Note: This step can take a while to run. If you want to run the code yourself, you can reduce the number of iterations to speed up the process.

The code snippet provided illustrates the search_space is defined as a list of dictionaries. This is particularly beneficial when you're aiming to tune multiple models, each requiring a unique set of hyperparameters. To add another model to your tuning process, you can simply include it in the list. Then, update the classifier in your pipeline and specify the hyperparameters you wish to adjust for that model.

Once the search is complete, we can evaluate the model based on the test data.

accuracy_score = random_search.score(X_test, y_test)

We obtain an accuracy score of 0.792 when using the same random state. This is an improvement compared to the performance of our earlier model. To gain further insights into how this performance was achieved, we can examine the best set of hyperparameters selected during the search. This information is accessible via the best_params_ attribute of the RandomizedSearchCV object.

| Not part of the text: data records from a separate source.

<file path="config.mk">
export PLATFORM = sky130hd
export DESIGN_NAME = vic_regs
export DESIGN_NICKNAME = d
export VERILOG_FILES = /design/src/rtl/vic_regs.sv
export SDC_FILE = /design/constraint.sdc
export NUM_CORES = 1
export LEC_CHECK = 0
export ABC_AREA = 1
export BUFFER_PORTS_ARGS = -buffer_cell sky130_fd_sc_hd__buf_2
export CAP_MARGIN = 20
export CORE_UTILIZATION = 51
export CTS_CLUSTER_DIAMETER = 40
export DETAILED_ROUTE_END_ITERATION = 6
export PLACE_DENSITY = 0.72
export SLEW_MARGIN = 0
export SYNTH_ARGS = -nofsm -noshare
export SYNTH_HDL_FRONTEND = slang
export SYNTH_SLANG_ARGS = --single-unit
</file>
<file path="constraint.sdc">
create_clock -name clk -period 1.15 [get_ports clk]
set_input_delay 0.115 -clock clk [delete_from_list [all_inputs] [get_ports clk]]
set_output_delay 0.115 -clock clk [all_outputs]
set_load 0.02 [all_outputs]
</file>
<file path="src/rtl/vic_regs.sv">
// rtl/vic_regs.sv - VIC register file with vblank-latched decoded video outputs
//
// CPU-visible 16-byte register window at BASE..BASE+15 with one-cycle read
// latency, plus registered decodes of the screen/character/colour-RAM bases
// and colour settings for the pixel generator.
//
// Ports:
//   clk, reset        system clock, asynchronous active-low reset
//   cpu_addr/din      CPU address and write data
//   cpu_we/cpu_re     single-cycle write / read strobes
//   cpu_dout/cpu_sel  read data and data-mux select, valid the cycle after cpu_re
//   raster_line       live raster line, returned through regs 3 and 4
//   vblank            single-cycle pulse at start of vertical blank
//   screen_addr, char_rom_addr, color_ram_addr, border_color, back_color,
//   inverted, aux_color   decoded video settings

module vic_regs #(
  parameter logic [15:0] BASE         = 16'h9000,
  parameter bit          VBLANK_LATCH = 1'b1
) (
  input  logic        clk,
  input  logic        reset,
  input  logic [15:0] cpu_addr,
  input  logic [7:0]  cpu_din,
  input  logic        cpu_we,
  input  logic        cpu_re,
  output logic [7:0]  cpu_dout,
  output logic        cpu_sel,
  input  logic [8:0]  raster_line,
  input  logic        vblank,
  output logic [15:0] screen_addr,
  output logic [15:0] char_rom_addr,
  output logic [15:0] color_ram_addr,
  output logic [2:0]  border_color,
  output logic [3:0]  back_color,
  output logic        inverted,
  output logic [3:0]  aux_color
);

  localparam logic [7:0] RST2 = 8'h96;
  localparam logic [7:0] RST3 = 8'hAE;
  localparam logic [7:0] RST5 = 8'hF0;
  localparam logic [7:0] RSTE = 8'h00;
  localparam logic [7:0] RSTF = 8'h1B;

  function automatic logic [7:0] reset_value(input logic [3:0] i);
    case (i)
      4'h2:    return RST2;
      4'h3:    return RST3;
      4'h5:    return RST5;
      4'hE:    return RSTE;
      4'hF:    return RSTF;
      default: return 8'h00;
    endcase
  endfunction

  // Codes 0-7 select 1 KiB blocks from $8000 upward; codes 8-15 wrap to $0000.
  function automatic logic [15:0] block_addr(input logic [3:0] c);
    logic [15:0] off;
    off = {3'b000, c[2:0], 10'b0};
    return c[3] ? off : (16'h8000 + off);
  endfunction

  function automatic logic [15:0] dec_screen(input logic [7:0] r5, input logic [7:0] r2);
    return block_addr(r5[7:4]) | {6'b0, r2[7], 9'b0};
  endfunction

  function automatic logic [15:0] dec_color_ram(input logic [7:0] r2);
    return r2[7] ? 16'h9600 : 16'h9400;
  endfunction

  logic [7:0] regs [16];
  logic       hit;
  logic [3:0] idx;
  logic       wr_en;
  logic       rd_en;
  logic [7:0] rd_data;

  assign hit   = (cpu_addr[15:4] == BASE[15:4]);
  assign idx   = cpu_addr[3:0];
  assign wr_en = cpu_we && hit;
  assign rd_en = cpu_re && hit;

  always_ff @(posedge clk or negedge reset) begin
    if (!reset) begin
      for (int i = 0; i < 16; i++) begin
        regs[i] <= reset_value(4'(i));
      end
    end else if (wr_en) begin
      regs[idx] <= cpu_din;
    end
  end

  // Read mux works from the pre-write contents, so a same-cycle write to the
  // same register is not visible to the read.
  always_comb begin
    rd_data = regs[idx];
    case (idx)
      4'h3:       rd_data = {raster_line[0], regs[3][6:0]};
      4'h4:       rd_data = raster_line[8:1];
      4'h6, 4'h7: rd_data = 8'h00;
      4'h8, 4'h9: rd_data = 8'hFF;
      default:    rd_data = regs[idx];
    endcase
  end

  always_ff @(posedge clk or negedge reset) begin
    if (!reset) begin
      cpu_dout <= 8'h00;
      cpu_sel  <= 1'b0;
    end else begin
      cpu_sel <= rd_en;
      if (rd_en) begin
        cpu_dout <= rd_data;
      end
    end
  end

  // Register values as they will stand after this edge, so a write landing
  // on the vblank cycle is captured by the latch.
  logic [7:0] nxt2;
  logic [7:0] nxt5;
  logic [7:0] nxte;
  logic [7:0] nxtf;
  logic       load;

  assign nxt2 = (wr_en && idx == 4'h2) ? cpu_din : regs[2];
  assign nxt5 = (wr_en && idx == 4'h5) ? cpu_din : regs[5];
  assign nxte = (wr_en && idx == 4'hE) ? cpu_din : regs[14];
  assign nxtf = (wr_en && idx == 4'hF) ? cpu_din : regs[15];
  assign load = VBLANK_LATCH ? vblank : 1'b1;

  // The decoded output registers double as the shadow latch: they load only
  // on vblank (or every cycle when latching is disabled), so a mid-frame
  // write never tears the picture.
  always_ff @(posedge clk or negedge reset) begin
    if (!reset) begin
      screen_addr    <= dec_screen(RST5, RST2);
      char_rom_addr  <= block_addr(RST5[3:0]);
      color_ram_addr <= dec_color_ram(RST2);
      border_color   <= RSTF[2:0];
      back_color     <= RSTF[7:4];
      inverted       <= ~RSTF[3];
      aux_color      <= RSTE[7:4];
    end else if (load) begin
      screen_addr    <= dec_screen(nxt5, nxt2);
      char_rom_addr  <= block_addr(nxt5[3:0]);
      color_ram_addr <= dec_color_ram(nxt2);
      border_color   <= nxtf[2:0];
      back_color     <= nxtf[7:4];
      inverted       <= ~nxtf[3];
      aux_color      <= nxte[7:4];
    end
  end

endmodule

</file>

print(random_search.best_params_)

Which outputs the following for our random_state with n_iter=100:

{
    'classifier__max_features': None,
    'classifier__min_samples_leaf': 4,
    'classifier__min_samples_split': 5,
    'column_transformer__numerical_preprocessing__imputer__strategy': 'mean'
}

When looking at these hyperparameters, I assume that classifier__max_features: None is the most important one. This setting allows the model to use all features for the split, as opposed to the default value "sqrt" which only allows the square root of the total number of features. While I believe that further fine tuning of these parameters could improve performance, I will not delve into this in the scope of this blog post.

Conclusion

In this post, we've explored the use of pipelines in scikit-learn, covering the essentials from creating a basic pipeline to incorporating custom transformers and tuning hyperparameters. We also delved into how pipelines ease the training and evaluation of models on new data.

Pipelines serve as an invaluable tool for organizing our code more modularly and enhancing maintainability. They shine especially when dealing with continuous data inflow, enabling swift retraining of models with fresh data. This feature makes pipelines not just a convenience but a strategic advantage in dynamic environments where data constantly evolves.